[[ RECORDS FOR PROCESSING, beginning ]]

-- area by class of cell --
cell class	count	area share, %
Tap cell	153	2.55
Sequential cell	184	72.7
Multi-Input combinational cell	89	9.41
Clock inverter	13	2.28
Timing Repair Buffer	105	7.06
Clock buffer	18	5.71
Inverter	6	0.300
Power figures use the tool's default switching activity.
`src/ffba_pkg.sv`:
```
// Types and constants shared by the first-fit allocator modules.
`timescale 1ns / 1ps
package ffba_pkg;

    localparam int unsigned HDR_W  = 7;
    localparam int unsigned LEN_W  = 16;
    localparam int unsigned ADDR_W = 16;
    localparam int unsigned TOP_W  = 17;
    localparam int unsigned SUM_W  = 18;

    // Result status codes
    localparam logic [1:0] ST_DONE    = 2'd0;
    localparam logic [1:0] ST_IGNORED = 2'd1;
    localparam logic [1:0] ST_OOM     = 2'd2;
    localparam logic [1:0] ST_UNKNOWN = 2'd3;

    // Request modes
    localparam logic MODE_ALLOC = 1'b0;
    localparam logic MODE_FREE  = 1'b1;

    typedef struct packed {
        logic              mode;
        logic [LEN_W-1:0]  request_bytes;
        logic [ADDR_W-1:0] data_address;
    } t_req_word;

    typedef struct packed {
        logic [ADDR_W-1:0] result_address;
        logic [1:0]        status;
    } t_res_word;

    // Datapath operations issued by the controller
    typedef enum logic [3:0] {
        OP_NONE,
        OP_LOAD,
        OP_ADVANCE,
        OP_SPLIT_NEW,
        OP_SPLIT_CUR,
        OP_ALLOC_CUR,
        OP_APPEND,
        OP_LINK,
        OP_FREE_CUR,
        OP_MERGE
    } t_dp_op;

    typedef struct packed {
        t_dp_op     op;
        logic       res_we;
        logic [1:0] res_status;
    } t_dp_cmd;

    typedef struct packed {
        logic is_free;
        logic ignore;
        logic empty;
        logic fit;
        logic split_ok;
        logic last;
        logic append_ok;
        logic match;
        logic nx_free;
    } t_dp_stat;

endpackage

```
`src/ffba_ctrl.sv`:
```
// Sequencing state machine of the first-fit allocator.
`timescale 1ns / 1ps
module ffba_ctrl
    import ffba_pkg::*;
(
    input  logic     i_clk,
    input  logic     i_rst_n,
    input  logic     start,
    output logic     busy,
    output logic     o_strobe,
    input  t_dp_stat i_stat,
    output t_dp_cmd  o_cmd
);

    typedef enum logic [7:0] {
        S_IDLE   = 8'b0000_0001,
        S_DECIDE = 8'b0000_0010,
        S_CHECK  = 8'b0000_0100,
        S_SPLIT  = 8'b0000_1000,
        S_APPEND = 8'b0001_0000,
        S_LINK   = 8'b0010_0000,
        S_MERGE  = 8'b0100_0000,
        S_RESP   = 8'b1000_0000
    } t_state;

    t_state r_state, n_state;

    // State register
    always_ff @(posedge i_clk) begin
        if (!i_rst_n) begin
            r_state <= S_IDLE;
        end else begin
            r_state <= n_state;
        end
    end

    // Next state and datapath commands
    always_comb begin
        n_state          = r_state;
        o_cmd.op         = OP_NONE;
        o_cmd.res_we     = 1'b0;
        o_cmd.res_status = ST_DONE;
        case (r_state)
            S_IDLE: begin
                if (start) begin
                    o_cmd.op = OP_LOAD;
                    n_state  = S_DECIDE;
                end
            end
            S_DECIDE: begin
                if (i_stat.ignore) begin
                    o_cmd.res_we     = 1'b1;
                    o_cmd.res_status = ST_IGNORED;
                    n_state          = S_RESP;
                end else if (i_stat.empty) begin
                    if (i_stat.is_free) begin
                        o_cmd.res_we     = 1'b1;
                        o_cmd.res_status = ST_UNKNOWN;
                        n_state          = S_RESP;
                    end else begin
                        n_state = S_APPEND;
                    end
                end else begin
                    n_state = S_CHECK;
                end
            end
            S_CHECK: begin
                if (!i_stat.is_free) begin
                    if (i_stat.fit) begin
                        if (i_stat.split_ok) begin
                            o_cmd.op = OP_SPLIT_NEW;
                            n_state  = S_SPLIT;
                        end else begin
                            o_cmd.op     = OP_ALLOC_CUR;
                            o_cmd.res_we = 1'b1;
                            n_state      = S_RESP;
                        end
                    end else if (i_stat.last) begin
                        n_state = S_APPEND;
                    end else begin
                        o_cmd.op = OP_ADVANCE;
                    end
                end else begin
                    if (i_stat.match) begin
                        o_cmd.op = OP_FREE_CUR;
                        if (i_stat.last) begin
                            o_cmd.res_we = 1'b1;
                            n_state      = S_RESP;
                        end else begin
                            n_state = S_MERGE;
                        end
                    end else if (i_stat.last) begin
                        o_cmd.res_we     = 1'b1;
                        o_cmd.res_status = ST_UNKNOWN;
                        n_state          = S_RESP;
                    end else begin
                        o_cmd.op = OP_ADVANCE;
                    end
                end
            end
            S_SPLIT: begin
                o_cmd.op     = OP_SPLIT_CUR;
                o_cmd.res_we = 1'b1;
                n_state      = S_RESP;
            end
            S_APPEND: begin
                if (i_stat.append_ok) begin
                    o_cmd.op = OP_APPEND;
                    if (i_stat.empty) begin
                        o_cmd.res_we = 1'b1;
                        n_state      = S_RESP;
                    end else begin
                        n_state = S_LINK;
                    end
                end else begin
                    o_cmd.res_we     = 1'b1;
                    o_cmd.res_status = ST_OOM;
                    n_state          = S_RESP;
                end
            end
            S_LINK: begin
                o_cmd.op     = OP_LINK;
                o_cmd.res_we = 1'b1;
                n_state      = S_RESP;
            end
            S_MERGE: begin
                if (i_stat.nx_free) begin
                    o_cmd.op = OP_MERGE;
                end
                o_cmd.res_we = 1'b1;
                n_state      = S_RESP;
            end
            S_RESP: begin
                n_state = S_IDLE;
            end
            default: begin
                n_state = S_IDLE;
            end
        endcase
    end

    assign busy     = (r_state != S_IDLE);
    assign o_strobe = (r_state == S_RESP);

endmodule

```
`src/ffba_dpath.sv`:
```
// Block table, list registers and arithmetic of the first-fit allocator.
`timescale 1ns / 1ps
module ffba_dpath
    import ffba_pkg::*;
#(
    parameter int unsigned BLOCK_SLOTS = 32,
    parameter int unsigned ARENA_BYTES = 65536
) (
    input  logic             i_clk,
    input  logic             i_rst_n,
    input  logic             i_cfg_valid,
    input  logic [HDR_W-1:0] i_cfg_data,
    input  t_req_word        i_item,
    input  t_dp_cmd          i_cmd,
    output t_dp_stat         o_stat,
    output t_res_word        o_result
);

    localparam int unsigned IW = (BLOCK_SLOTS > 1) ? $clog2(BLOCK_SLOTS) : 1;

    // Block table, one array per field
    logic [ADDR_W-1:0] m_start [BLOCK_SLOTS];
    logic [LEN_W-1:0]  m_len   [BLOCK_SLOTS];
    logic              m_free  [BLOCK_SLOTS];
    logic [IW-1:0]     m_link  [BLOCK_SLOTS];

    logic [BLOCK_SLOTS-1:0] r_taken;
    logic [HDR_W-1:0]  r_hdr;
    logic [IW-1:0]     r_head, r_tail, r_cur, r_cnt, r_slot, r_aux, r_nx, r_spare;
    logic              r_empty, r_spare_ok;
    logic [TOP_W-1:0]  r_top;
    t_req_word         r_item;
    logic [LEN_W-1:0]  r_cur_len;
    logic [ADDR_W-1:0] r_grant, n_grant;
    t_res_word         r_res;

    logic [ADDR_W-1:0] r_rd_start;
    logic [LEN_W-1:0]  r_rd_len;
    logic              r_rd_free;
    logic [IW-1:0]     r_rd_link;
    logic [IW-1:0]     rd_addr;

    logic              w_en_start, w_en_len, w_en_free, w_en_link;
    logic [IW-1:0]     w_addr;
    logic [ADDR_W-1:0] w_start;
    logic [LEN_W-1:0]  w_len;
    logic              w_free;
    logic [IW-1:0]     w_link;

    logic [SUM_W-1:0]  data_sum, need_sum, split_start, top_need, merge_sum;
    logic [LEN_W-1:0]  merge_len;
    logic [IW-1:0]     spare_idx;
    logic              spare_any;

    // Header size register
    always_ff @(posedge i_clk) begin
        if (!i_rst_n) begin
            r_hdr <= HDR_W'(24);
        end else if (i_cfg_valid) begin
            r_hdr <= i_cfg_data;
        end
    end

    // Arithmetic on the entry under inspection
    assign data_sum    = SUM_W'(r_rd_start) + SUM_W'(r_hdr);
    assign need_sum    = SUM_W'(r_hdr) + SUM_W'(r_item.request_bytes);
    assign split_start = data_sum + SUM_W'(r_item.request_bytes);
    assign top_need    = SUM_W'(r_top) + need_sum;
    assign merge_sum   = SUM_W'(r_cur_len) + SUM_W'(r_hdr) + SUM_W'(r_rd_len);
    assign merge_len   = (merge_sum > SUM_W'(16'hFFFF)) ? 16'hFFFF : merge_sum[LEN_W-1:0];

    // Status to the controller
    always_comb begin
        o_stat.is_free   = (r_item.mode == MODE_FREE);
        o_stat.ignore    = (r_item.mode == MODE_FREE) ? (r_item.data_address == '0)
                                                      : (r_item.request_bytes == '0);
        o_stat.empty     = r_empty;
        o_stat.fit       = r_rd_free && (r_rd_len >= r_item.request_bytes);
        o_stat.split_ok  = (SUM_W'(r_rd_len) >= need_sum) && r_spare_ok
                           && (split_start < SUM_W'(ARENA_BYTES));
        o_stat.last      = (r_cur == r_tail) || (r_cnt == IW'(BLOCK_SLOTS - 1));
        o_stat.append_ok = r_spare_ok && (top_need <= SUM_W'(ARENA_BYTES));
        o_stat.match     = (data_sum == SUM_W'(r_item.data_address));
        o_stat.nx_free   = r_rd_free;
    end

    // Lowest spare slot, registered
    always_comb begin
        spare_idx = '0;
        spare_any = 1'b0;
        for (int i = BLOCK_SLOTS - 1; i >= 0; i--) begin
            if (!r_taken[i]) begin
                spare_idx = IW'(i);
                spare_any = 1'b1;
            end
        end
    end

    always_ff @(posedge i_clk) begin
        r_spare    <= spare_idx;
        r_spare_ok <= spare_any;
    end

    // Table write port
    always_comb begin
        w_en_start = 1'b0;
        w_en_len   = 1'b0;
        w_en_free  = 1'b0;
        w_en_link  = 1'b0;
        w_addr     = r_cur;
        w_start    = split_start[ADDR_W-1:0];
        w_len      = r_rd_len - r_item.request_bytes - LEN_W'(r_hdr);
        w_free     = 1'b1;
        w_link     = r_rd_link;
        n_grant    = r_grant;
        case (i_cmd.op)
            OP_SPLIT_NEW: begin
                w_addr     = r_spare;
                w_en_start = 1'b1;
                w_en_len   = 1'b1;
                w_en_free  = 1'b1;
                w_en_link  = 1'b1;
                n_grant    = data_sum[ADDR_W-1:0];
            end
            OP_SPLIT_CUR: begin
                w_en_len  = 1'b1;
                w_en_free = 1'b1;
                w_en_link = 1'b1;
                w_len     = r_item.request_bytes;
                w_free    = 1'b0;
                w_link    = r_slot;
            end
            OP_ALLOC_CUR: begin
                w_en_free = 1'b1;
                w_free    = 1'b0;
                n_grant   = data_sum[ADDR_W-1:0];
            end
            OP_APPEND: begin
                w_addr     = r_spare;
                w_en_start = 1'b1;
                w_en_len   = 1'b1;
                w_en_free  = 1'b1;
                w_en_link  = 1'b1;
                w_start    = r_top[ADDR_W-1:0];
                w_len      = r_item.request_bytes;
                w_free     = 1'b0;
                w_link     = '0;
                n_grant    = r_top[ADDR_W-1:0] + ADDR_W'(r_hdr);
            end
            OP_LINK: begin
                w_addr    = r_aux;
                w_en_link = 1'b1;
                w_link    = r_slot;
            end
            OP_FREE_CUR: begin
                w_en_free = 1'b1;
            end
            OP_MERGE: begin
                w_en_len  = 1'b1;
                w_en_link = 1'b1;
                w_len     = merge_len;
            end
            default: begin
            end
        endcase
    end

    always_ff @(posedge i_clk) begin
        if (w_en_start) m_start[w_addr] <= w_start;
        if (w_en_len)   m_len[w_addr]   <= w_len;
        if (w_en_free)  m_free[w_addr]  <= w_free;
        if (w_en_link)  m_link[w_addr]  <= w_link;
    end

    // Table read port: address is the entry to inspect next cycle
    assign rd_addr = (i_cmd.op == OP_ADVANCE || i_cmd.op == OP_FREE_CUR) ? r_rd_link
                                                                         : r_cur;

    always_ff @(posedge i_clk) begin
        r_rd_start <= m_start[rd_addr];
        r_rd_len   <= m_len[rd_addr];
        r_rd_free  <= m_free[rd_addr];
        r_rd_link  <= m_link[rd_addr];
    end

    // Walk and scratch registers
    always_ff @(posedge i_clk) begin
        r_grant <= n_grant;
        case (i_cmd.op)
            OP_LOAD: begin
                r_item <= i_item;
                r_cur  <= r_head;
                r_cnt  <= '0;
            end
            OP_ADVANCE: begin
                r_cur <= r_rd_link;
                r_cnt <= r_cnt + IW'(1);
            end
            OP_SPLIT_NEW: begin
                r_slot <= r_spare;
            end
            OP_APPEND: begin
                r_slot <= r_spare;
                r_aux  <= r_tail;
            end
            OP_FREE_CUR: begin
                r_cur_len <= r_rd_len;
                r_nx      <= r_rd_link;
            end
            default: begin
            end
        endcase
    end

    // List state and slot occupancy
    always_ff @(posedge i_clk) begin
        if (!i_rst_n) begin
            r_taken <= '0;
            r_head  <= '0;
            r_tail  <= '0;
            r_empty <= 1'b1;
            r_top   <= '0;
        end else begin
            case (i_cmd.op)
                OP_SPLIT_NEW: begin
                    r_taken[r_spare] <= 1'b1;
                end
                OP_SPLIT_CUR: begin
                    if (r_tail == r_cur) r_tail <= r_slot;
                end
                OP_APPEND: begin
                    r_taken[r_spare] <= 1'b1;
                    r_top            <= top_need[TOP_W-1:0];
                    r_tail           <= r_spare;
                    if (r_empty) begin
                        r_head  <= r_spare;
                        r_empty <= 1'b0;
                    end
                end
                OP_MERGE: begin
                    r_taken[r_nx] <= 1'b0;
                    if (r_tail == r_nx) r_tail <= r_cur;
                end
                default: begin
                end
            endcase
        end
    end

    // Result register
    always_ff @(posedge i_clk) begin
        if (i_cmd.res_we) begin
            r_res.status         <= i_cmd.res_status;
            r_res.result_address <= (i_cmd.res_status == ST_DONE && r_item.mode == MODE_ALLOC)
                                    ? n_grant : '0;
        end
    end

    assign o_result = r_res;

endmodule

```
`src/first_fit_block_allocator_unit.sv`:
```
// Top level of the first-fit block allocator: controller plus datapath.
`timescale 1ns / 1ps
// First-fit allocator over a fixed arena. A request is taken when start is
// high and busy is low; one result word follows, shown for a single cycle
// with o_strobe, and the receiver cannot hold it off. A request walks at
// most BLOCK_SLOTS list entries, then may take split, append and link, or
// merge steps; the block table has one read and one write port, so the walk
// inspects one entry per cycle. Ignored requests go to the response without
// a walk. The header size is written through the configuration channel,
// which is always ready, and must only be changed while busy is low.
module first_fit_block_allocator_unit
    import ffba_pkg::*;
#(
    parameter int unsigned BLOCK_SLOTS = 32,
    parameter int unsigned ARENA_BYTES = 65536
) (
    input  logic             i_clk,
    input  logic             i_rst_n,
    input  logic             start,
    output logic             busy,
    input  t_req_word        i_item,
    output logic             o_strobe,
    output t_res_word        o_result,
    input  logic             i_cfg_valid,
    output logic             o_cfg_ready,
    input  logic [HDR_W-1:0] i_cfg_data
);

    t_dp_cmd  cmd;
    t_dp_stat stat;

    assign o_cfg_ready = 1'b1;

    ffba_ctrl u_ctrl (
        .i_clk    (i_clk),
        .i_rst_n  (i_rst_n),
        .start    (start),
        .busy     (busy),
        .o_strobe (o_strobe),
        .i_stat   (stat),
        .o_cmd    (cmd)
    );

    ffba_dpath #(
        .BLOCK_SLOTS (BLOCK_SLOTS),
        .ARENA_BYTES (ARENA_BYTES)
    ) u_dpath (
        .i_clk       (i_clk),
        .i_rst_n     (i_rst_n),
        .i_cfg_valid (i_cfg_valid),
        .i_cfg_data  (i_cfg_data),
        .i_item      (i_item),
        .i_cmd       (cmd),
        .o_stat      (stat),
        .o_result    (o_result)
    );

    // A strobe only ends a request in flight
    a_strobe_busy: assert property (@(posedge i_clk) disable iff (!i_rst_n)
        o_strobe |-> busy) else $error("strobe without request in flight");

    // Accepted request makes the block busy
    a_accept_busy: assert property (@(posedge i_clk) disable iff (!i_rst_n)
        (start && !busy) |=> busy) else $error("request not taken");

    // One strobe per request
    a_single_strobe: assert property (@(posedge i_clk) disable iff (!i_rst_n)
        o_strobe |=> !o_strobe) else $error("strobe held");

    // Failed requests carry a zero address
    a_fail_zero: assert property (@(posedge i_clk) disable iff (!i_rst_n)
        (o_strobe && o_result.status != ST_DONE) |-> (o_result.result_address == '0))
        else $error("address on failed request");

endmodule
```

[[ RECORDS FOR PROCESSING, end ]]

WHAT THIS TASK INVOLVES: Among the lines above, find those containing the word "registers" and copy each.

SOLUTION:
// Block table, list registers and arithmetic of the first-fit allocator.
    // Walk and scratch registers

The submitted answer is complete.